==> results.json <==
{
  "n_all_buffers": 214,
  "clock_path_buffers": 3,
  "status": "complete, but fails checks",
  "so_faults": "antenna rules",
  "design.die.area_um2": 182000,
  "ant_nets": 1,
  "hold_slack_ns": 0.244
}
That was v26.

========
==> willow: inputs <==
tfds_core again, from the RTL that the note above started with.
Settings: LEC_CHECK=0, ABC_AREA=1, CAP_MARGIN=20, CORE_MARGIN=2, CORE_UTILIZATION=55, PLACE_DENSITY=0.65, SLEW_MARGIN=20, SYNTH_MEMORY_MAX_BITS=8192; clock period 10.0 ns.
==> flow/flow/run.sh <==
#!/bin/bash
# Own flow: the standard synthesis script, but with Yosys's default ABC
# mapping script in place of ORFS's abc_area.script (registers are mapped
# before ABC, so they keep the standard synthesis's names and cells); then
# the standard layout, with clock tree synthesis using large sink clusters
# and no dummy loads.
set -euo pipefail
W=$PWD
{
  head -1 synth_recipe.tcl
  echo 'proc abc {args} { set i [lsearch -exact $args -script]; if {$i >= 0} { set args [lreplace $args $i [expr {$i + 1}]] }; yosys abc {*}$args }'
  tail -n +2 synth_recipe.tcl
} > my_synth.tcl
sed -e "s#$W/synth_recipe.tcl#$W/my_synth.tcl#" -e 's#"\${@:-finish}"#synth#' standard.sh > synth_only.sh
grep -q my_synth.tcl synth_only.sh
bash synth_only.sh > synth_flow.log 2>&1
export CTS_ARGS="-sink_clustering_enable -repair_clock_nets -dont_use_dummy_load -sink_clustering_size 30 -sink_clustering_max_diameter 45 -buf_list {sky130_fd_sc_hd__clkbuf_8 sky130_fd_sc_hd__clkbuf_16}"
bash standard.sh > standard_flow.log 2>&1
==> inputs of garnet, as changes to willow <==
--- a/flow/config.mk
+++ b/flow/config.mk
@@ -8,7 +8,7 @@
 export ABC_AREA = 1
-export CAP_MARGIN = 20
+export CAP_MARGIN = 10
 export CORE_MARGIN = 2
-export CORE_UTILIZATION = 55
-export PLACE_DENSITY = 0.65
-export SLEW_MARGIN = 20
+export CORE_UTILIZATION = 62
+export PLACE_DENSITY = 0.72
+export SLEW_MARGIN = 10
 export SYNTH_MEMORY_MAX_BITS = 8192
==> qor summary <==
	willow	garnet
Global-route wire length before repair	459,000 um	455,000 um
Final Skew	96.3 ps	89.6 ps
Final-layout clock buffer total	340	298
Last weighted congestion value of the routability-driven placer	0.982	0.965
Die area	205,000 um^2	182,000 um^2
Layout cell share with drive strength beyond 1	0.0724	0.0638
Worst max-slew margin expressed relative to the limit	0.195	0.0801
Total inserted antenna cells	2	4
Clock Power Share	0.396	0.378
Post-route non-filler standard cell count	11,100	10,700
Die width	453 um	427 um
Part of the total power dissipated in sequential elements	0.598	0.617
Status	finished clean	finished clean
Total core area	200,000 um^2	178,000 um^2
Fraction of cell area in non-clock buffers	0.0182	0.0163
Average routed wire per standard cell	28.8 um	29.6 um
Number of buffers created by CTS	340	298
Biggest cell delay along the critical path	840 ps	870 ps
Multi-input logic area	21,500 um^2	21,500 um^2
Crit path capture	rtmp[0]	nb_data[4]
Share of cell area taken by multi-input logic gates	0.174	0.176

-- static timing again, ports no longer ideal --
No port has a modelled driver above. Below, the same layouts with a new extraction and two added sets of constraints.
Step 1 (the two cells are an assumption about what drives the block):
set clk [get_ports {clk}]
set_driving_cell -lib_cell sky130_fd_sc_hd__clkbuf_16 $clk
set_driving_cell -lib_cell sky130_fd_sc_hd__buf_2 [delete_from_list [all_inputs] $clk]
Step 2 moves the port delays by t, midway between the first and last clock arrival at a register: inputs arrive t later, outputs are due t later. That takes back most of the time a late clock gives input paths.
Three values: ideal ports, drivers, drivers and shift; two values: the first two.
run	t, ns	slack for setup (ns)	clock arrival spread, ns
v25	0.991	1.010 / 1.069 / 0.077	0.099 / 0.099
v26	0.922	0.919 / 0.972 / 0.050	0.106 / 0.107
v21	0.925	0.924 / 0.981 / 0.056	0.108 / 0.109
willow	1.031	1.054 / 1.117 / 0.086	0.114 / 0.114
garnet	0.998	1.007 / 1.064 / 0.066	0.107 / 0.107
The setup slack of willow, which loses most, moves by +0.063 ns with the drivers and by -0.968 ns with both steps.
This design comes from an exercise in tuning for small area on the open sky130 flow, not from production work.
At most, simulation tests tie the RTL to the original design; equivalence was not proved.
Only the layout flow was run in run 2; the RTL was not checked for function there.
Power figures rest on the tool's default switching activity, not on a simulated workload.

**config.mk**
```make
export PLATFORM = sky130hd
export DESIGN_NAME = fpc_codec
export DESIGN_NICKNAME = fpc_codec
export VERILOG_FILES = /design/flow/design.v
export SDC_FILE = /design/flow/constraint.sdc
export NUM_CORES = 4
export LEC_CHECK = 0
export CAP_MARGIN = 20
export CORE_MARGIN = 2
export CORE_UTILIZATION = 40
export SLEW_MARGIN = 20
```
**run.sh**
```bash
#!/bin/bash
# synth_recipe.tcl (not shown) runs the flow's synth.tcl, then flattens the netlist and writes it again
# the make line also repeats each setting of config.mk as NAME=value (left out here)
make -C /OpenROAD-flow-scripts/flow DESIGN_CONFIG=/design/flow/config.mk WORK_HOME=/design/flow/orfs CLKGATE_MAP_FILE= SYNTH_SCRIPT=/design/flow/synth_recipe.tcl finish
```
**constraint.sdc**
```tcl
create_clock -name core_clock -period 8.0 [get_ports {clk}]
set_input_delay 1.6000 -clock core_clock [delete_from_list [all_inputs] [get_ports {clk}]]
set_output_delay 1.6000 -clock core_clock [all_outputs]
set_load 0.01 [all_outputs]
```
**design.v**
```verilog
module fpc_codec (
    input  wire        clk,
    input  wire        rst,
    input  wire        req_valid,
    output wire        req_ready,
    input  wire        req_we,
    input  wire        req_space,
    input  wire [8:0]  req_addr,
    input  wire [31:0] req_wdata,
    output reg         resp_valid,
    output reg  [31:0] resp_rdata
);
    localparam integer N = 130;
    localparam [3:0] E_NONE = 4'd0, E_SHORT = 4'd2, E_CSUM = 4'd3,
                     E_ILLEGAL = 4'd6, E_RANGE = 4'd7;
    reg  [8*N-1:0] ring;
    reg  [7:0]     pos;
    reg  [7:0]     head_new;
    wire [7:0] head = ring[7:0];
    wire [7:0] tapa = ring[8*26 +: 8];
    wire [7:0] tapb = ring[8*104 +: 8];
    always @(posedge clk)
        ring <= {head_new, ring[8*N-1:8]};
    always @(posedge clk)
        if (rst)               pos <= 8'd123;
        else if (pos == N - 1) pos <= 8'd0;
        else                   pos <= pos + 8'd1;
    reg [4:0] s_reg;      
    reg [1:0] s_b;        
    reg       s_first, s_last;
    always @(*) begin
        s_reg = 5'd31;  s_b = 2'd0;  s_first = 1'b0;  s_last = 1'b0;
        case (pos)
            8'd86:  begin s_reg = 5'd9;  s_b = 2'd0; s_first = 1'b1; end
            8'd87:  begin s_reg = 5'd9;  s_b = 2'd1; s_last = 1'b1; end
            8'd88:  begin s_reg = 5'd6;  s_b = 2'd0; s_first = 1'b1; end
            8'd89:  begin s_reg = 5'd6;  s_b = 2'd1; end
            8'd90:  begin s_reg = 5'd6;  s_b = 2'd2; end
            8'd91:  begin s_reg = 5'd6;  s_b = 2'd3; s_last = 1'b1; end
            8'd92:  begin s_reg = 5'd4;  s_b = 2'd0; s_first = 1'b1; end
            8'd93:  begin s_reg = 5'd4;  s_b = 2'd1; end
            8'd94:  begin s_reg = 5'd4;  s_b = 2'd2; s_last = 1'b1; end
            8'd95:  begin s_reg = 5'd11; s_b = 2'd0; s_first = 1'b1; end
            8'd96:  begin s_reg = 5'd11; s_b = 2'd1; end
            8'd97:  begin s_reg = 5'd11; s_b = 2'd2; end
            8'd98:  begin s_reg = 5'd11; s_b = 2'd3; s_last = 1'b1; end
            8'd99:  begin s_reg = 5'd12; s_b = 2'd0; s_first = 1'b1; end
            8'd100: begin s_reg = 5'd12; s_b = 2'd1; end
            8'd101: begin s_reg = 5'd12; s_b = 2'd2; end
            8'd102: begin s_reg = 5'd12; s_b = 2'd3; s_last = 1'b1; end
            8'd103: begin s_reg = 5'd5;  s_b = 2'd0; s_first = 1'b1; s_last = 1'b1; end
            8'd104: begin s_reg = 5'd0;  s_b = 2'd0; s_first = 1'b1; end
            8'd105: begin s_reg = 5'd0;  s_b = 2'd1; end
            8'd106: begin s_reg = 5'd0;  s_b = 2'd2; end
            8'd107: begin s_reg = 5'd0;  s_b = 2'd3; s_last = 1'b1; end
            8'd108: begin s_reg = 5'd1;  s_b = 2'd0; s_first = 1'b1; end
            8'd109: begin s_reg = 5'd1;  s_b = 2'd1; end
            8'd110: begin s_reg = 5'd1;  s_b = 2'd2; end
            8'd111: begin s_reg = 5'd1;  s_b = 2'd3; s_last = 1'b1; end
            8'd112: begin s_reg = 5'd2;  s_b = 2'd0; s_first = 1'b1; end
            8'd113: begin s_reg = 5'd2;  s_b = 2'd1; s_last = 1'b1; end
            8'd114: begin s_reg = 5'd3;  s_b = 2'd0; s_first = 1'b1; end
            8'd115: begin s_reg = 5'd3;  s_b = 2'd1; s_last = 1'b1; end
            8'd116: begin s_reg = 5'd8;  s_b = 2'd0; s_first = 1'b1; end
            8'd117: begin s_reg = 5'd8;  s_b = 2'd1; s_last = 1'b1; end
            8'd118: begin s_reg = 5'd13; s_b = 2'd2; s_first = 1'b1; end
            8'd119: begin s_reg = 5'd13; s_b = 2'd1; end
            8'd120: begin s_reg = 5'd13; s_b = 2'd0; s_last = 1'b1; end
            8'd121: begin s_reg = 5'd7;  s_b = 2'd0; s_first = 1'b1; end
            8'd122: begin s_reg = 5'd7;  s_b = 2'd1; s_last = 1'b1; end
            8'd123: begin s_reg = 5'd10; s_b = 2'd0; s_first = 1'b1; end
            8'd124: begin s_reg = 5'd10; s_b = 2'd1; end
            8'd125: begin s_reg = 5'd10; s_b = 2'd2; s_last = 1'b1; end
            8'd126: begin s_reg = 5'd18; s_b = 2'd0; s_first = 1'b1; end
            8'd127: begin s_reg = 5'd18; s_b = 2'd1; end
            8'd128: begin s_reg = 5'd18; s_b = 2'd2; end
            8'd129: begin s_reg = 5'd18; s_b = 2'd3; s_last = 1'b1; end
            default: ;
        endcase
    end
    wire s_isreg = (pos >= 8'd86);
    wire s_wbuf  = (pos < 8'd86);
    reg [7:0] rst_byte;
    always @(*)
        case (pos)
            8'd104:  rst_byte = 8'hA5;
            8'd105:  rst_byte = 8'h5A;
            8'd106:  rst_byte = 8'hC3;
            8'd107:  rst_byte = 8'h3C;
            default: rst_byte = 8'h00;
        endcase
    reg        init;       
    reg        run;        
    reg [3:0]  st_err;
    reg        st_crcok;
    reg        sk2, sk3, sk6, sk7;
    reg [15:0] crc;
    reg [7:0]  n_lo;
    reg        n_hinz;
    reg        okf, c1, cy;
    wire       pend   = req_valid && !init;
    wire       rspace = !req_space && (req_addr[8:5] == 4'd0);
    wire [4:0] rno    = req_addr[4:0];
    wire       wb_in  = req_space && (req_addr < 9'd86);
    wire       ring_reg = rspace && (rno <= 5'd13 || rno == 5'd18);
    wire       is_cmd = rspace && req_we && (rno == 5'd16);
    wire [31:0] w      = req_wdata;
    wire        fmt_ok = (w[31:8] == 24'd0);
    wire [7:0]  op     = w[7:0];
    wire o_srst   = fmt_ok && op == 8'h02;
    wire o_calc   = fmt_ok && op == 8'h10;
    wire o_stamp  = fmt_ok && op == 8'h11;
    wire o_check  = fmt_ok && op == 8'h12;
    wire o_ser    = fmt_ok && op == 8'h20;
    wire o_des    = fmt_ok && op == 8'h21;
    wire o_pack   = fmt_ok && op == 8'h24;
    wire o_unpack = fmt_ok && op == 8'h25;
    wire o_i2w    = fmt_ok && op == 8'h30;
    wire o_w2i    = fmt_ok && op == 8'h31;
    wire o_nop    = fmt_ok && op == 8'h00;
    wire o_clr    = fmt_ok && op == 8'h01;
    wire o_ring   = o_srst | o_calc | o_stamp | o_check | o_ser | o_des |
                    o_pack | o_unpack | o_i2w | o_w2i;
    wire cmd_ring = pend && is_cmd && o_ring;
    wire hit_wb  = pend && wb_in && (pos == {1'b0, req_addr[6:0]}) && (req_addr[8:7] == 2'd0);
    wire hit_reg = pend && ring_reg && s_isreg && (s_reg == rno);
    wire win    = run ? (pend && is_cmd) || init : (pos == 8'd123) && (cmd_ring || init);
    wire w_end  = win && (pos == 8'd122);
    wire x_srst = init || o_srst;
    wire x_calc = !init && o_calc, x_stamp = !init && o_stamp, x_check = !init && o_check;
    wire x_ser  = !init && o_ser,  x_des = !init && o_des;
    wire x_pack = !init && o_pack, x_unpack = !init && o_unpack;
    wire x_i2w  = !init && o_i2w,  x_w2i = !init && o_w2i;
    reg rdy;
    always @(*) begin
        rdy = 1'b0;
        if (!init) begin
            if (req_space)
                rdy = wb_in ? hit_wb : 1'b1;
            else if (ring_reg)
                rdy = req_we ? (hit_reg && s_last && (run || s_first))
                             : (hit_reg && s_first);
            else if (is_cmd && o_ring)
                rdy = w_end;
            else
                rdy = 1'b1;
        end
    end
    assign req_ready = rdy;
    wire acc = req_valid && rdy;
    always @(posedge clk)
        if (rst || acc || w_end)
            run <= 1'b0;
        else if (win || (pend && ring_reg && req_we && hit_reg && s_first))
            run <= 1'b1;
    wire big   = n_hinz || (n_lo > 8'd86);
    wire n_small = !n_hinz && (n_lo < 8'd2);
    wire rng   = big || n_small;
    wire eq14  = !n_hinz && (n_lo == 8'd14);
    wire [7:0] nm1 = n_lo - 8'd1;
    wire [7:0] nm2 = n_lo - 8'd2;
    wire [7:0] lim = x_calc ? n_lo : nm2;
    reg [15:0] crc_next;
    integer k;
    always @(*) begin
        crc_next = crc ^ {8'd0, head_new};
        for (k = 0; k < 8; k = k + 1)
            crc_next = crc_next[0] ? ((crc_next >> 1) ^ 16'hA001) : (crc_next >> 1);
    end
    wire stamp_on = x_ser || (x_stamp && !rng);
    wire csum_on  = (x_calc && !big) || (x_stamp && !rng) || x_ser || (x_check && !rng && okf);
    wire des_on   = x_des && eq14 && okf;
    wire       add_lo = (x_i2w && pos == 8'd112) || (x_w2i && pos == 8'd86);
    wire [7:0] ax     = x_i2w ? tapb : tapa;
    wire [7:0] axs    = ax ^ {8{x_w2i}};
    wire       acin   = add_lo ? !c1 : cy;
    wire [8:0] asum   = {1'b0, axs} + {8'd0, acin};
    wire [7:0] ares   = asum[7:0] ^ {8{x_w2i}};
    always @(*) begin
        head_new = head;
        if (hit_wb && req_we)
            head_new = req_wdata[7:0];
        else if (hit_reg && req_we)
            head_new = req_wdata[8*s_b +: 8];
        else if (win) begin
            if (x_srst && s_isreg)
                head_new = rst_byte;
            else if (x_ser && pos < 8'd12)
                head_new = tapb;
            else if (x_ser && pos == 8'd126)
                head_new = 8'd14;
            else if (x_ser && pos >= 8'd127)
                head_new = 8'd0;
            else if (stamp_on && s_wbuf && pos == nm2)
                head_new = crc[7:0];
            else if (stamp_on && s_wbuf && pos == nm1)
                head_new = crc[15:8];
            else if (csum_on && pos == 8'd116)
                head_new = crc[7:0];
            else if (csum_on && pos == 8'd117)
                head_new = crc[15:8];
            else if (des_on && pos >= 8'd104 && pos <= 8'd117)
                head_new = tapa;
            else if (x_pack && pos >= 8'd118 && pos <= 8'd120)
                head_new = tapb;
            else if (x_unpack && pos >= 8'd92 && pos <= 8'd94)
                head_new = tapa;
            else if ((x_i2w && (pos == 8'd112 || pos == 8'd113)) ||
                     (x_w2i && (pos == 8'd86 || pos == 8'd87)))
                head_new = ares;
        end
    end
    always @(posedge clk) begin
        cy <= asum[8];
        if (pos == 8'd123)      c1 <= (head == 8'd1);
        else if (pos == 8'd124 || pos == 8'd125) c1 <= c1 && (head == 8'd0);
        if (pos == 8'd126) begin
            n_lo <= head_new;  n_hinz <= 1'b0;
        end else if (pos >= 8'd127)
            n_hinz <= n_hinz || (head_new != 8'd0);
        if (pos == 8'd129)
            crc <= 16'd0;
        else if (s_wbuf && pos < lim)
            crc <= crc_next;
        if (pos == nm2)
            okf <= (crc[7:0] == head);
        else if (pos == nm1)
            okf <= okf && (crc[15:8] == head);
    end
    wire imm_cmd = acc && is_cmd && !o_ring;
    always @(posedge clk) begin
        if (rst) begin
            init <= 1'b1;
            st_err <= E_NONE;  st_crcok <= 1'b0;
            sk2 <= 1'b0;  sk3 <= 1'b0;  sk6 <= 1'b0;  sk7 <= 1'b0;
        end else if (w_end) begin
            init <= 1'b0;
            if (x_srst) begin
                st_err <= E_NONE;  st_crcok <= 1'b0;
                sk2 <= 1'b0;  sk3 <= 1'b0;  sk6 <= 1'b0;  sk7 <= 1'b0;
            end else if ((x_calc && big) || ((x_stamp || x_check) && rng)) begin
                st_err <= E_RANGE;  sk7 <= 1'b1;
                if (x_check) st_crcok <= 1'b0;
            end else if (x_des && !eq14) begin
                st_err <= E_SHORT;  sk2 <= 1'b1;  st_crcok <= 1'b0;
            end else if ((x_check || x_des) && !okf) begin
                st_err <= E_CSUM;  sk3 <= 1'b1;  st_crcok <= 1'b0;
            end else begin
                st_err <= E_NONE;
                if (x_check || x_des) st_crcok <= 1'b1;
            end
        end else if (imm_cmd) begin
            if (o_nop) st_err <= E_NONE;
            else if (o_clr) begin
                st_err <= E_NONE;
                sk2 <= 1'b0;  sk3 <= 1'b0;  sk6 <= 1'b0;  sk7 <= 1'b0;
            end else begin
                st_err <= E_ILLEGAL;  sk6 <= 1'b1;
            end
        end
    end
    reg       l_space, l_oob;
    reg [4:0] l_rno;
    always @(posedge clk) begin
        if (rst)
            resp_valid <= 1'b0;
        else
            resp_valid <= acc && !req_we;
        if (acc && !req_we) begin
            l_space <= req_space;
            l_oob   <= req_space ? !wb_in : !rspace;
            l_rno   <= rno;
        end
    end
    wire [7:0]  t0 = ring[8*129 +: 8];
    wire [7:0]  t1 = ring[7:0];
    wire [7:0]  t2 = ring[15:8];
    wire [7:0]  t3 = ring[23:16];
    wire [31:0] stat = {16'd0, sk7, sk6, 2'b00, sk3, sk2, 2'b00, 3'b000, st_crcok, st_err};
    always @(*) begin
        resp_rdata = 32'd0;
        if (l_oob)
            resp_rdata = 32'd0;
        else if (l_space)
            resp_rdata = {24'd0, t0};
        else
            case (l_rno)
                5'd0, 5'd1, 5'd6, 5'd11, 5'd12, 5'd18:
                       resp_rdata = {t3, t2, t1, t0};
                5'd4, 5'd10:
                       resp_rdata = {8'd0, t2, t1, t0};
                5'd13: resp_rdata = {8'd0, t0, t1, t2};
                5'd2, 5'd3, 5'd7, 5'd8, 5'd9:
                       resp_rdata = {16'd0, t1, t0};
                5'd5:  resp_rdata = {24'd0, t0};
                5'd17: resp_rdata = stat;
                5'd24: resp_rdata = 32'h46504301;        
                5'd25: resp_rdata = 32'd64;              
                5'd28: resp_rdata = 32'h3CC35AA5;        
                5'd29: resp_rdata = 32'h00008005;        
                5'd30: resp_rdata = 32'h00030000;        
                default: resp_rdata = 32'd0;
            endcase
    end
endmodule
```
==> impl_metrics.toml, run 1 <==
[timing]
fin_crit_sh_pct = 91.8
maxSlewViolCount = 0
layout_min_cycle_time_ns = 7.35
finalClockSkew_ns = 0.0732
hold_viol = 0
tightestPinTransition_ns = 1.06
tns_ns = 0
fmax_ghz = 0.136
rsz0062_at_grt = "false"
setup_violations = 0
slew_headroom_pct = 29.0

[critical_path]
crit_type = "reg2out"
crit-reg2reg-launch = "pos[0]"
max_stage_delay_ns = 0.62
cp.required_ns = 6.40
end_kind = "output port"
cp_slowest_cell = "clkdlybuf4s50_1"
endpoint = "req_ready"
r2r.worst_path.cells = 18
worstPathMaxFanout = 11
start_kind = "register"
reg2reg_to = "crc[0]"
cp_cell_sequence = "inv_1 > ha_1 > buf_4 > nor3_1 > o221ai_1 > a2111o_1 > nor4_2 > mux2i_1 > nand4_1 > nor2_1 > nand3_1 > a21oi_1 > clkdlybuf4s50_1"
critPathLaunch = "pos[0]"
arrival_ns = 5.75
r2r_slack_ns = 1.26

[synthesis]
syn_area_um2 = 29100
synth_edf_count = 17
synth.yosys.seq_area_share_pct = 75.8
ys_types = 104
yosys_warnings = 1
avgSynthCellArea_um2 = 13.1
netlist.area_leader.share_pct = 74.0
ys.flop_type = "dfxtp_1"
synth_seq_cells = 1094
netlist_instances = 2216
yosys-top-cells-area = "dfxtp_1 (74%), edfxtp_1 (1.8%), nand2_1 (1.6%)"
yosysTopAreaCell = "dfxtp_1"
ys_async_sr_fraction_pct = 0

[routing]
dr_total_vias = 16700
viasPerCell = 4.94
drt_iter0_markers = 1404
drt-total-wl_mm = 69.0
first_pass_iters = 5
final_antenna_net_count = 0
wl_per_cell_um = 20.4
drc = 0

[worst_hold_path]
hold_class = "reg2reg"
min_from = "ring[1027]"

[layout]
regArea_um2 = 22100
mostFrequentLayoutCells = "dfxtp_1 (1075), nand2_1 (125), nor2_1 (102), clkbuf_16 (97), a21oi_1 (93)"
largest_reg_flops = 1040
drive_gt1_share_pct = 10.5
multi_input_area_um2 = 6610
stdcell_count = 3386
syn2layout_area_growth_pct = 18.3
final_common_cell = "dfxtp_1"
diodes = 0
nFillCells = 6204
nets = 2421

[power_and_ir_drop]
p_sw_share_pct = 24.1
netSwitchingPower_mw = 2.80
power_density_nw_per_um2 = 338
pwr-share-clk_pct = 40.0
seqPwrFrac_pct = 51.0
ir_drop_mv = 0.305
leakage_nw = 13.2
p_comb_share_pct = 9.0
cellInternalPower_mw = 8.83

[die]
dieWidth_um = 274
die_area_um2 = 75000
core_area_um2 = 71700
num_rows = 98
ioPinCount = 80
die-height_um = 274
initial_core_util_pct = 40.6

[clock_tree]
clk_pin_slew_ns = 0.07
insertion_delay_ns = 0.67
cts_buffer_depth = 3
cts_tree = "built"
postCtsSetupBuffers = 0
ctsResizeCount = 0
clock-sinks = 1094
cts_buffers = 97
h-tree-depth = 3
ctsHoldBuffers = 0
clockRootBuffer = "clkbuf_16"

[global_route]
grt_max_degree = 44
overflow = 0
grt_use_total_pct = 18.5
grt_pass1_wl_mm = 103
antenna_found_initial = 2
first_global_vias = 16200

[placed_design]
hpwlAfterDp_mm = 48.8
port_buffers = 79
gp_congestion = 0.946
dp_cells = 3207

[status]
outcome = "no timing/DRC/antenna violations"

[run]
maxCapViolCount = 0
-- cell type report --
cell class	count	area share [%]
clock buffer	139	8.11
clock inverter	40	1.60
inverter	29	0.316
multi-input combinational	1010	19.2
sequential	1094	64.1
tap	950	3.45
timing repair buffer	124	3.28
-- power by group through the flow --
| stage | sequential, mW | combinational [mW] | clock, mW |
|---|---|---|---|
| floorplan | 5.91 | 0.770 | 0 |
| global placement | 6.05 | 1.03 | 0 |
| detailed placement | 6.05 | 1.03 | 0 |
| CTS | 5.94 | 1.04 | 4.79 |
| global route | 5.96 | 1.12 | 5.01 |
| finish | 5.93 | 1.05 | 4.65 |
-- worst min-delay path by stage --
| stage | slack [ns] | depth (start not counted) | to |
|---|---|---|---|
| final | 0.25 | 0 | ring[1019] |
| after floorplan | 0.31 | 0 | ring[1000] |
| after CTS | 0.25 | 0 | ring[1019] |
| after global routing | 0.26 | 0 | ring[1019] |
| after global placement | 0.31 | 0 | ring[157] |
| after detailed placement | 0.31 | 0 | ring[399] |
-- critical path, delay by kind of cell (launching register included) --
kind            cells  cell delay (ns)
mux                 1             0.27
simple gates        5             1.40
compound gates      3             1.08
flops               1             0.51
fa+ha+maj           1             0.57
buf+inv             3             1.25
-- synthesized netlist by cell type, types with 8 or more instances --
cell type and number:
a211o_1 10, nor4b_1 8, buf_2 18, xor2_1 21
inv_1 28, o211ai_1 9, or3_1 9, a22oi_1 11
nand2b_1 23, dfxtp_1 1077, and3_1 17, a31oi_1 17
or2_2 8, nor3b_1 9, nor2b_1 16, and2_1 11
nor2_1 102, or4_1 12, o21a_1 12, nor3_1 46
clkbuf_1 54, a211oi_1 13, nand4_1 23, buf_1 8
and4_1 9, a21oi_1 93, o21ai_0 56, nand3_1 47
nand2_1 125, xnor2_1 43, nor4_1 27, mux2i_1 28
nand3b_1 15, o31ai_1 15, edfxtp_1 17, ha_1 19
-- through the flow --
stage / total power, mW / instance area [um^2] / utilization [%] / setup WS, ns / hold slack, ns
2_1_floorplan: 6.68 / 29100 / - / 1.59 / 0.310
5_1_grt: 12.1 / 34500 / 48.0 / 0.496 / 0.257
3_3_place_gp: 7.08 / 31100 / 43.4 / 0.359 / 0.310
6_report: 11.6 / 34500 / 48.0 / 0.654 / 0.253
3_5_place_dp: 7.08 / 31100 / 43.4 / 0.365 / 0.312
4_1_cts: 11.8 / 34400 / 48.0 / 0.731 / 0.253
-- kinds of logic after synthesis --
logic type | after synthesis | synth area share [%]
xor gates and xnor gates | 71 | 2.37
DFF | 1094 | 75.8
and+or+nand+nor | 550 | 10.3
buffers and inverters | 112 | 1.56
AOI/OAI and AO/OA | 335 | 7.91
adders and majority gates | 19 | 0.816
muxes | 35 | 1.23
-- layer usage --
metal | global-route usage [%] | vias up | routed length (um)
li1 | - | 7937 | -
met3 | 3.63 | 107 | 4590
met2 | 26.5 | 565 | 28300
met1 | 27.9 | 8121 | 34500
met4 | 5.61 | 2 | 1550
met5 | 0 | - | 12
-- -- --
BRIEF - Transcribe exactly, and only, the lines from the opening line of the records through the line containing "period 10.0 ns.".

OUTPUT FOR THIS TASK -
==> results.json <==
{
  "n_all_buffers": 214,
  "clock_path_buffers": 3,
  "status": "complete, but fails checks",
  "so_faults": "antenna rules",
  "design.die.area_um2": 182000,
  "ant_nets": 1,
  "hold_slack_ns": 0.244
}
That was v26.

========
==> willow: inputs <==
tfds_core again, from the RTL that the note above started with.
Settings: LEC_CHECK=0, ABC_AREA=1, CAP_MARGIN=20, CORE_MARGIN=2, CORE_UTILIZATION=55, PLACE_DENSITY=0.65, SLEW_MARGIN=20, SYNTH_MEMORY_MAX_BITS=8192; clock period 10.0 ns.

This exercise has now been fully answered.